File: src/rtl/acc_regs.svh
// Overview of operation
// - Reset gives eight acquisition clocks, divide by two.
// - Conversion lasts acquisition plus 19 converter clocks.
// - Temperature channel forces 16 clocks, divide 32.
// - Other channels use the programmed timing again.
// - Control fields program divider and acquisition.
// - Ready flag bit 0 and interrupt at end.
// - Reading the result clears the ready flag.
// - Busy output high for the whole conversion.
// - Busy reaches port pin only when enabled.
// - Result holds the latest 12-bit conversion.
// - Reset register access restores converter defaults.
// - Control at 0xffff0500, resets to 0x00000a00.
// - Control sets enable, input mode, trigger type.
// - Positive and negative inputs selected separately.
// - Gain and offset calibration registers exist.
// - Divider codes 000 to 101 give 1 to 32.
// - Acquisition codes 000 to 101 give 2 to 64.
// - Single software conversion resets type to 000.
// - Result in bits 27:16, sign copies above in differential mode, zeros otherwise.
`ifndef ACC_REGS_SVH
`define ACC_REGS_SVH
`define ACC_CTRL_ADDR 32'hffff0500
`define ACC_STAT_ADDR 32'hffff0504
`define ACC_RES_ADDR 32'hffff0508
`define ACC_PSEL_ADDR 32'hffff050c
`define ACC_NSEL_ADDR 32'hffff0510
`define ACC_RST_ADDR 32'hffff0514
`define ACC_GAIN_ADDR 32'hffff0518
`define ACC_OFFS_ADDR 32'hffff051c
`define ACC_GPO_ADDR 32'hffff0520
`define ACC_CTRL_RST 16'h0a00
`define ACC_DIV_MSB 13
`define ACC_DIV_LSB 11
`define ACC_ACQ_MSB 10
`define ACC_ACQ_LSB 8
`define ACC_EN_BIT 7
`define ACC_PWR_BIT 5
`define ACC_MODE_MSB 4
`define ACC_MODE_LSB 3
`define ACC_TYPE_MSB 2
`define ACC_TYPE_LSB 0
`define ACC_MODE_DIFF 2'h1
`define ACC_TY_EXT 3'h0
`define ACC_TY_T1 3'h1
`define ACC_TY_T0 3'h2
`define ACC_TY_SINGLE 3'h3
`define ACC_TY_CONT 3'h4
`define ACC_TY_PLA 3'h5
`define ACC_TY_PWM 3'h6
`define ACC_MAX_CODE 3'h5
`define ACC_TRIAL_CLKS 7'h13
`define ACC_TEMP_CH 5'h0d
`define ACC_TEMP_DIV 6'h20
`define ACC_TEMP_ACQ 7'h10
`define ACC_RESP_OKAY 2'h0
`define ACC_RESP_SLVERR 2'h2
`endif

File: src/rtl/acc_pkg.sv
package acc_pkg;
  typedef enum logic [2:0] {
    ST_IDLE = 3'b001,
    ST_ACQ = 3'b010,
    ST_TRIAL = 3'b100
  } acc_state_t;
  typedef struct packed {
    logic [5:0] div;
    logic [6:0] acq;
  } acc_timing_t;
endpackage

File: src/rtl/acc_top.sv
// The AXI4-Lite interface to the registers was left to the implementer.
`timescale 1ns/1ns
`include "acc_regs.svh"
module acc_top import acc_pkg::*; (
  // Clock and reset
  input wire logic aclk,
  input wire logic aresetn,
  // AXI4-Lite write channels
  input wire logic [31:0] awaddr,
  input wire logic awvalid,
  output logic awready,
  input wire logic [31:0] wdata,
  input wire logic [3:0] wstrb,
  input wire logic wvalid,
  output logic wready,
  output logic [1:0] bresp,
  output logic bvalid,
  input wire logic bready,
  // AXI4-Lite read channels
  input wire logic [31:0] araddr,
  input wire logic arvalid,
  output logic arready,
  output logic [31:0] rdata,
  output logic [1:0] rresp,
  output logic rvalid,
  input wire logic rready,
  // Converter core and triggers
  input wire logic [11:0] sample_code,
  input wire logic convst_in,
  input wire logic timer1_trig,
  input wire logic timer0_trig,
  input wire logic pla_trig,
  input wire logic pwm_trig,
  // Status and selection outputs
  output logic conversion_busy_out,
  output logic port0_bit2_pin,
  output logic conv_irq,
  output logic [4:0] positive_input_select,
  output logic [4:0] negative_input_select
);

  // ----------------------------------------
  // Storage
  // ----------------------------------------
  logic [15:0] converter_control;
  logic [11:0] gain_calibration;
  logic [11:0] offset_calibration;
  logic gpio_output_control;
  logic result_ready_flag;
  logic [31:0] converter_result;
  acc_state_t state;
  acc_state_t next_state;
  acc_timing_t cur;
  acc_timing_t prog;
  acc_timing_t next_cur;
  logic [5:0] div_cnt;
  logic [6:0] tick_cnt;
  logic aw_got;
  logic w_got;
  logic [31:0] awaddr_q;
  logic [31:0] wdata_q;
  logic [3:0] wstrb_q;
  logic [31:0] rd_data;
  logic rd_hit;
  logic trig_sel;

  function automatic logic [31:0] merge(input logic [31:0] old, input logic [31:0] nw,
                                        input logic [3:0] strb);
    logic [31:0] m;
    m = old;
    for (int i = 0; i < 4; i++) begin
      if (strb[i]) begin
        m[8*i +: 8] = nw[8*i +: 8];
      end
    end
    return m;
  endfunction

  // ----------------------------------------
  // Bus decode
  // ----------------------------------------
  wire wr_fire = aw_got && w_got && !bvalid;
  wire rd_fire = arvalid && arready;
  wire [31:0] wa = {awaddr_q[31:2], 2'h0};
  wire [31:0] ra = {araddr[31:2], 2'h0};
  wire wr_ctrl = wr_fire && (wa == `ACC_CTRL_ADDR);
  wire wr_psel = wr_fire && (wa == `ACC_PSEL_ADDR);
  wire wr_nsel = wr_fire && (wa == `ACC_NSEL_ADDR);
  wire wr_gain = wr_fire && (wa == `ACC_GAIN_ADDR);
  wire wr_offs = wr_fire && (wa == `ACC_OFFS_ADDR);
  wire wr_gpo = wr_fire && (wa == `ACC_GPO_ADDR);
  wire wr_hit = wr_ctrl || wr_psel || wr_nsel || wr_gain || wr_offs || wr_gpo ||
                (wa == `ACC_STAT_ADDR) || (wa == `ACC_RES_ADDR) || (wa == `ACC_RST_ADDR);
  wire rd_res = rd_fire && (ra == `ACC_RES_ADDR);
  wire soft_rst = (wr_fire && (wa == `ACC_RST_ADDR)) || (rd_fire && (ra == `ACC_RST_ADDR));
  wire creset = !aresetn || soft_rst;
  wire [31:0] wmerged = merge({16'h0, converter_control}, wdata_q, wstrb_q);
  wire [31:0] wnew = merge(32'h0, wdata_q, wstrb_q);

  always_comb begin
    rd_hit = 1'b1;
    rd_data = 32'h0;
    if (ra == `ACC_CTRL_ADDR) rd_data = {16'h0, converter_control};
    else if (ra == `ACC_STAT_ADDR) rd_data = {31'h0, result_ready_flag};
    else if (ra == `ACC_RES_ADDR) rd_data = converter_result;
    else if (ra == `ACC_PSEL_ADDR) rd_data = {27'h0, positive_input_select};
    else if (ra == `ACC_NSEL_ADDR) rd_data = {27'h0, negative_input_select};
    else if (ra == `ACC_GAIN_ADDR) rd_data = {20'h0, gain_calibration};
    else if (ra == `ACC_OFFS_ADDR) rd_data = {20'h0, offset_calibration};
    else if (ra == `ACC_GPO_ADDR) rd_data = {31'h0, gpio_output_control};
    else if (ra != `ACC_RST_ADDR) rd_hit = 1'b0;
  end

  // ----------------------------------------
  // Bus handshakes
  // ----------------------------------------
  always_ff @(posedge aclk) begin
    if (!aresetn) begin
      awready <= 1'b0;
      wready <= 1'b0;
      aw_got <= 1'b0;
      w_got <= 1'b0;
      awaddr_q <= 32'h0;
      wdata_q <= 32'h0;
      wstrb_q <= 4'h0;
    end else begin
      if (awvalid && awready) begin
        awready <= 1'b0;
        aw_got <= 1'b1;
        awaddr_q <= awaddr;
      end else if (wr_fire) begin
        aw_got <= 1'b0;
      end else if (!aw_got && !bvalid) begin
        awready <= 1'b1;
      end
      if (wvalid && wready) begin
        wready <= 1'b0;
        w_got <= 1'b1;
        wdata_q <= wdata;
        wstrb_q <= wstrb;
      end else if (wr_fire) begin
        w_got <= 1'b0;
      end else if (!w_got && !bvalid) begin
        wready <= 1'b1;
      end
    end
  end

  always_ff @(posedge aclk) begin
    if (!aresetn) begin
      bvalid <= 1'b0;
      bresp <= `ACC_RESP_OKAY;
      arready <= 1'b0;
      rvalid <= 1'b0;
      rdata <= 32'h0;
      rresp <= `ACC_RESP_OKAY;
    end else begin
      if (wr_fire) begin
        bvalid <= 1'b1;
        bresp <= wr_hit ? `ACC_RESP_OKAY : `ACC_RESP_SLVERR;
      end else if (bready) begin
        bvalid <= 1'b0;
      end
      if (rd_fire) begin
        arready <= 1'b0;
        rvalid <= 1'b1;
        rdata <= rd_data;
        rresp <= rd_hit ? `ACC_RESP_OKAY : `ACC_RESP_SLVERR;
      end else begin
        if (rready) begin
          rvalid <= 1'b0;
        end
        if (!rvalid) begin
          arready <= 1'b1;
        end
      end
    end
  end

  // ----------------------------------------
  // Conversion timing
  // ----------------------------------------
  wire [2:0] dcode = converter_control[`ACC_DIV_MSB:`ACC_DIV_LSB];
  wire [2:0] acode = converter_control[`ACC_ACQ_MSB:`ACC_ACQ_LSB];
  wire [2:0] ctype = converter_control[`ACC_TYPE_MSB:`ACC_TYPE_LSB];
  wire [2:0] dsel = (dcode > `ACC_MAX_CODE) ? `ACC_MAX_CODE : dcode;
  wire [2:0] asel = (acode > `ACC_MAX_CODE) ? `ACC_MAX_CODE : acode;
  assign prog = {6'h01 << dsel, 7'h02 << asel};
  wire temp_ch = positive_input_select == `ACC_TEMP_CH;
  assign next_cur = temp_ch ? {`ACC_TEMP_DIV, `ACC_TEMP_ACQ} : prog;
  wire tick = div_cnt == (cur.div - 6'h01);
  wire acq_end = (state == ST_ACQ) && tick && (tick_cnt == (cur.acq - 7'h01));
  wire done = (state == ST_TRIAL) && tick && (tick_cnt == (`ACC_TRIAL_CLKS - 7'h01));
  wire armed = converter_control[`ACC_EN_BIT] && converter_control[`ACC_PWR_BIT];
  wire go = armed && trig_sel && (state == ST_IDLE);
  wire sign = (converter_control[`ACC_MODE_MSB:`ACC_MODE_LSB] == `ACC_MODE_DIFF) &&
              sample_code[11];

  always_comb begin
    case (ctype)
      `ACC_TY_EXT: trig_sel = convst_in;
      `ACC_TY_T1: trig_sel = timer1_trig;
      `ACC_TY_T0: trig_sel = timer0_trig;
      `ACC_TY_SINGLE: trig_sel = 1'b1;
      `ACC_TY_CONT: trig_sel = 1'b1;
      `ACC_TY_PLA: trig_sel = pla_trig;
      `ACC_TY_PWM: trig_sel = pwm_trig;
      default: trig_sel = 1'b0;
    endcase
  end

  always_comb begin
    next_state = state;
    case (state)
      ST_IDLE: if (go) next_state = ST_ACQ;
      ST_ACQ: if (acq_end) next_state = ST_TRIAL;
      ST_TRIAL: if (done) next_state = ST_IDLE;
      default: next_state = ST_IDLE;
    endcase
    if (soft_rst) begin
      next_state = ST_IDLE;
    end
  end

  always_ff @(posedge aclk) begin
    if (creset) begin
      state <= ST_IDLE;
      cur <= {6'h01, 7'h02};
      div_cnt <= 6'h0;
      tick_cnt <= 7'h0;
    end else begin
      state <= next_state;
      if (go) cur <= next_cur;
      div_cnt <= (state == ST_IDLE || tick) ? 6'h0 : div_cnt + 6'h01;
      if (state == ST_IDLE || acq_end || done) begin
        tick_cnt <= 7'h0;
      end else if (tick) begin
        tick_cnt <= tick_cnt + 7'h01;
      end
    end
  end

  // ----------------------------------------
  // Converter registers
  // ----------------------------------------
  always_ff @(posedge aclk) begin
    if (creset) begin
      converter_control <= `ACC_CTRL_RST;
      positive_input_select <= 5'h0;
      negative_input_select <= 5'h0;
      gain_calibration <= 12'h0;
      offset_calibration <= 12'h0;
      result_ready_flag <= 1'b0;
      converter_result <= 32'h0;
      conv_irq <= 1'b0;
    end else begin
      if (wr_ctrl) begin
        converter_control <= wmerged[15:0];
      end else if (done && ctype == `ACC_TY_SINGLE) begin
        converter_control[`ACC_TYPE_MSB:`ACC_TYPE_LSB] <= `ACC_TY_EXT;
      end
      if (wr_psel) positive_input_select <= wnew[4:0];
      if (wr_nsel) negative_input_select <= wnew[4:0];
      if (wr_gain) gain_calibration <= wnew[11:0];
      if (wr_offs) offset_calibration <= wnew[11:0];
      if (done) begin
        result_ready_flag <= 1'b1;
      end else if (rd_res) begin
        result_ready_flag <= 1'b0;
      end
      if (done) converter_result <= {{4{sign}}, sample_code, 16'h0};
      conv_irq <= done;
    end
  end

  always_ff @(posedge aclk) begin
    if (!aresetn) begin
      gpio_output_control <= 1'b0;
      conversion_busy_out <= 1'b0;
      port0_bit2_pin <= 1'b0;
    end else begin
      if (wr_gpo) gpio_output_control <= wnew[0];
      conversion_busy_out <= next_state != ST_IDLE;
      port0_bit2_pin <= (next_state != ST_IDLE) && gpio_output_control;
    end
  end

  // ----------------------------------------
  // Checks
  // ----------------------------------------
  logic [11:0] cyc;
  always_ff @(posedge aclk) begin
    if (!aresetn || state == ST_IDLE) cyc <= 12'h0;
    else cyc <= cyc + 12'h001;
  end
endmodule

File: config.mk
export PLATFORM = sky130hd
export DESIGN_NAME = acc_top
export DESIGN_NICKNAME = d
export VERILOG_FILES = /design/src/rtl/acc_pkg.sv /design/src/rtl/acc_top.sv
export VERILOG_INCLUDE_DIRS = /design/src /design/src/rtl
export SDC_FILE = /design/constraint.sdc
export NUM_CORES = 1
export LEC_CHECK = 0
export ABC_AREA = 1
export BUFFER_PORTS_ARGS = -buffer_cell sky130_fd_sc_hd__buf_2
export CAP_MARGIN = 20
export CELL_PAD_IN_SITES_DETAIL_PLACEMENT = 1
export CELL_PAD_IN_SITES_GLOBAL_PLACEMENT = 2
export CORE_MARGIN = 4
export CORE_UTILIZATION = 28
export DETAILED_ROUTE_END_ITERATION = 16
export PLACE_DENSITY_LB_ADDON = 0.1
export SLEW_MARGIN = 20
export SYNTH_ARGS = -nofsm -noshare
export SYNTH_HDL_FRONTEND = slang
export SYNTH_SLANG_ARGS = --single-unit
File: constraint.sdc
create_clock -name aclk -period 1.8 [get_ports aclk]
set_input_delay 0.09 -clock aclk [delete_from_list [all_inputs] [get_ports aclk]]
set_output_delay 0.09 -clock aclk [all_outputs]
set_load 0.005 [all_outputs]
# [Yosys cells after proc, flatten, opt, wreduce, memory -nomap -nowiden]
# Index checks and enable logic that the tools add are counted.
[word_totals] memories=0 rom_bits=0 in_bits=124 reg_bits=190 ram_bits=0 latch_bits=0
[op_classes] reduce_logical=61 shifts=2 n_addsub=4 n_mux=42 div_mod_pow=0 eq_ne=35 multipliers=0 bitwise=2 magnitude_cmp=2
[op_table] op="equality test 30 bit (second input constant)" n=18
[op_table] op="two-way mux 32 bit" n=3
[op_table] op="two-way mux 12 bit" n=4
[op_table] op="inequality test 30 bit (second input constant)" n=1
[op_table] op="two-way mux 3 bit" n=9
[op_table] op="logical AND 1 bit" n=26
[op_table] op="two-way mux 1 bit" n=19
[op_table] op="logical OR 1 bit" n=13
[op_table] op="two-way mux 13 bit" n=1
[op_table] op="equality test 3 bit (second input constant)" n=4
[op_table] op="nonzero test 2 bit" n=6
[op_table] op="OR reduction 2 bit" n=6
[op_table] op="AND reduction 2 bit" n=5
[op_table] op="equality test 3 x 2 -> 1 bit (second input constant)" n=3
[op_table] op="case mux 3 bit (3 select lines)" n=1
[op_table] op="two-way mux 8 bit" n=1
[op_table] op="adder 7 x 1 -> 7 bit (second input constant)" n=1
[op_table] op="equality test 7 x 5 -> 1 bit (second input constant)" n=1
[op_table] op="equality test 7 bit" n=1
[op_table] op="<< shifter 2 x 3 -> 7 bit (first input constant)" n=1
[op_table] op="subtractor 7 x 1 -> 7 bit (second input constant)" n=1
[op_table] op="adder 6 x 1 -> 6 bit (second input constant)" n=1
[op_table] op="equality test 3 x 1 -> 1 bit (second input constant)" n=2
[op_table] op="equality test 6 bit" n=1
[op_table] op="13 further kinds" n=19

# [Logic depth before layout (Yosys ltp)]
[depth] depth_word=12 mapped_depth=17 depth_no_buf=17

# [Least setup slack after synthesis]
# OpenSTA, ideal clock, no wires.
[synth_path] path_kind="flip-flop to flip-flop" from="reg cur[7] in the netlist's numbering" to="reg converter_result[19]" setup_slack_ns=-0.010 path_stages_with_launch=12 t_arrival_ns=1.695 required_time_ns=1.685 period_less_slack_ns=1.810 n_path_buf=2 path_cell_list="dfxtp_1 inv_2 ha_1 xor2_1 o21ai_0 nor2_1 nand3_1 nor2_4 nand2_2 buf_6 buf_6 o21a_1"
[synth_via] elab_chain_len=4
[synth_rtl] element="from (decl)" line="acc_top.sv:53" text="acc_timing_t cur;"
[synth_rtl] element="from (signal assigned)" line="acc_top.sv:228" text="cur <= {6'h01, 7'h02};"
[synth_rtl] element="from (signal assigned)" line="acc_top.sv:233" text="if (go) cur <= next_cur;"
[synth_rtl] element="subtractor 6 x 1 -> 6 bit" line="acc_top.sv:191" text="wire tick = div_cnt == (cur.div - 6'h01);"
[synth_rtl] element="equality test 6 bit" line="acc_top.sv:191"
[synth_rtl] element="logical AND 1 bit (2 in a row)" line="acc_top.sv:193" text="wire done = (state == ST_TRIAL) && tick && (tick_cnt == (`ACC_TRIAL_CLKS - 7'h01));"
[synth_rtl] element="to (signal assigned)" line="acc_top.sv:271" text="if (done) converter_result <= {{4{sign}}, sample_code, 16'h0};"
[synth_rtl] element="to (decl)" line="acc_top.sv:50" text="logic [31:0] converter_result;"
# Every way passes these cells.
# A chain may end at the register's enable or synchronous reset.

# [Worst setup path after layout]
[layout_path] from="reg cur[7] in the netlist's numbering" to="reg converter_result[23]"
# The elaborated chain is that of the path after synthesis.

==> run_results.csv <==
group,metric,value,unit
setup_path,worstRegToRegCells,11,
finish,seqCellArea,3660,µm²
drt,met1_length,14800,µm
pwr,cellPowerDensity,706,nW/µm²
synth,synth-seq-cells,182,
clock_tree,h-tree-depth,4,
drt,num_vias,8492,
timing,worst_slew_pin_slew,0.707,ns
synth,async_reset_ff_frac,0,
synth,synth_top_cell_by_area,"dfxtp_1",
finish,multi_input_area,4630,µm²
placement,dp_hpwl,21800,µm
finish,nNetsFinal,1564,
setup_path,path_depth,11,
drt,routed.top_layer,"met4",
setup_path,worstSetupStartpoint,"cur[7]",
synth,synth_seq_area_share,0.434,
global_routing,grt_start_max_net_pins,42,
clock_tree,ctsLongestPathBuffers,2,
clock_tree,cts.sinks,182,
status,status,"finished with violations",
global_routing,track_usage,0.175,
job,maxCapViolCount,0,
synth,syn_inst,1120,
timing,tns,-3.24,ns
synth,synthFlopType,"dfxtp_1",
setup_path,crit_path_max_fanout,6,
global_routing,grt_pass1_vias,8562,
setup_path,r2r_slack,-0.12,ns
synth,ys_top_cells_by_count,"nand2_1 (196), dfxtp_1 (182), nor2_1 (141), a21oi_1 (98), inv_1 (92)",
timing,min_period_over_period,1.06,
setup_path,start_kind,"register",
timing,slew_viol_final,0,
drt,wl_per_cell,16.5,µm
setup_path,path_cells,"inv_2, ha_4, xor2_1, o21ai_1, nor2_1, nand3_1, nor2_4, nand2_4, clkbuf_16, a21oi_2, o21a_1",
clock_tree,clk_latency,0.44,ns
global_routing,antenna_found_initial,0,
drt,drc,0,
finish,area_growth,50.1,%
synth,ys_warn_count,0,
placement,placed_area,10300,µm²
timing,fmax,0.522,GHz
synth,syn-cell-area,8400,µm²
floorplan,die_x,181,µm
pwr,peakVddDrop,682,µV
setup_path,crit_end,"converter_result[23]",
placement,port_buffers,153,
finish,fill_cells,3627,
drt,wl_met2,14500,µm
floorplan,rows,63,
drt,firstDrtPassIters,4,
setup_path,worst_setup_path_end_kind,"register",
synth,post-synth-top-count-cell,"nand2_1",
clock_tree,cts_tree,"yes",
timing,fin_crit,1.92,ns
finish,fin_util,0.425,
setup_path,arrival,2.30,ns
setup_path,max_stage_delay,0.35,ns
timing,fin_ws,-0.116,ns
timing,finalHoldViolCount,0,
synth,postSynthAreaPerCell,7.50,µm²
setup_path,timing.rr.end,"converter_result[23]",
floorplan,dieArea,32800,µm²
timing,rsz0062_at_grt,"true",
clock_tree,cts_buffers,17,
pwr,leakage,0.00514,µW
finish,layout-drive-gt1-share,0.346,
clock_tree,cts_root_buf,"clkbuf_16",
clock_tree,cts.clk_slew.worst_paths,0.08,ns
floorplan,start_util,0.283,
floorplan,core,29600,µm²
min_path,hold_class,"in -> reg",
timing,finalSetupViolations,81,
synth,yosysUniqueCellTypes,50,
setup_path,worstPathRequired,2.19,ns
finish,stdcell_area,12600,µm²
status,failed_checks,"negative setup slack",
setup_path,cp_top_family,"simple AND/OR/NAND/NOR gates",
pwr,power,8900,µW
drt,routed_wirelength,30400,µm
drt,antenna_left,0,
drt,drt_iter0_markers,325,
setup_path,r2r_start,"cur[7]",
global_routing,grt_overflow,0,
synth,synth_edf_count,0,
floorplan,ios,178,
drt,avgViaCountPerCell,4.62,
synth,yosys.area.top_type_share,0.434,
setup_path,crit_slowest_cell,"dfxtp_2",
synth,synthTopCellsByArea,"dfxtp_1 (43%), nand2_1 (8.8%), nor2_1 (6.3%), a21oi_1 (5.8%), o21ai_0 (4.7%)",
setup_path,critPathKind,"reg -> reg",
global_routing,grt_pass1_wl,46300,µm
floorplan,fp.dieH,181,µm
timing,relSlewSlack,0.528,
placement,place_congestion,0.774,
finish,num_antenna_cells,0,
timing,fin_skew,0.0203,ns
setup_path,cp.buffers_inverters,2,
drt,route.met3.wl,900,µm
placement,pre_cts_slack,-0.188,ns
==> registers in the layout (all words and copies together), names as in the netlist, 3 cells and up <==
signal                 cells
awaddr_q                  30
converter_control         16
converter_result          13
cur                       12
div_cnt                    6
gain_calibration          12
negative_input_select      5
offset_calibration        12
positive_input_select      5
rdata                     29
state                      3
tick_cnt                   7
wdata_q                   16
==> power breakdown <==
part	internal (µW)	total (µW)	leakage [µW]	switching, µW
logic	410	835	0.00337	426
registers	4140	4220	0.00148	87.7
clock network	1980	3850	0.000291	1860
total	6530	8900	0.00514	2380
==> repair_timing <==
item | CTS | global route
gates resized for setup | 68 | 123
setup endpoints to repair | 96 | 97
hold buffers | 62 | 0
buffers inserted | 8 | 11
pin swaps | 20 | 41
gates cloned | 3 | 12
endpoints found under the hold margin | 63 | 0
==> per-layer routing <==
layer | global-route usage | up-vias
met5 | 0 | -
met4 | 0.0348 | 0
met3 | 0.0302 | 17
met2 | 0.298 | 140
met1 | 0.233 | 4009
li1 | - | 4326
==> logic make-up after synthesis <==
family | Yosys count | share of synthesized area
compound gates | 235 | 0.163
xor+xnor | 22 | 0.0229
fa+ha+maj | 5 | 0.00745
buf+inv | 159 | 0.0808
flops | 182 | 0.434
other cells | 1 | 0.000447
simple gates | 516 | 0.291
==> worst register-to-register path: stages, from the launching register on <==
cell and delay [ns]:
dfxtp_2 0.35, inv_2 0.05, ha_4 0.25, xor2_1 0.12, o21ai_1 0.09, nor2_1 0.09
nand3_1 0.13, nor2_4 0.20, nand2_4 0.14, clkbuf_16 0.22, a21oi_2 0.11, o21a_1 0.12
==> how the worst min path moves through the flow <==
stage,startpoint,endpoint,slack (ns),cells past startpoint
after detailed placement,rready,rvalid,0.29,2
after global placement,rready,rvalid,0.29,2
after CTS,awvalid,aw_got,0.11,4
after floorplan,rready,rvalid,0.20,1
final,awvalid,aw_got,0.13,4
after global routing,awvalid,aw_got,0.16,4
==> through the flow <==
step	hold slack, ns	instances
final	0.128	1838
after global placement	0.285	1713
after global routing	0.155	1838
after floorplan	0.195	1121
after CTS	0.109	1817
after detailed placement	0.295	1713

= = = = =

Required work> Write out exactly the lines from the start of the material through the line with "the whole conversion.". No other output is expected.

Result for this task>
File: src/rtl/acc_regs.svh
// Overview of operation
// - Reset gives eight acquisition clocks, divide by two.
// - Conversion lasts acquisition plus 19 converter clocks.
// - Temperature channel forces 16 clocks, divide 32.
// - Other channels use the programmed timing again.
// - Control fields program divider and acquisition.
// - Ready flag bit 0 and interrupt at end.
// - Reading the result clears the ready flag.
// - Busy output high for the whole conversion.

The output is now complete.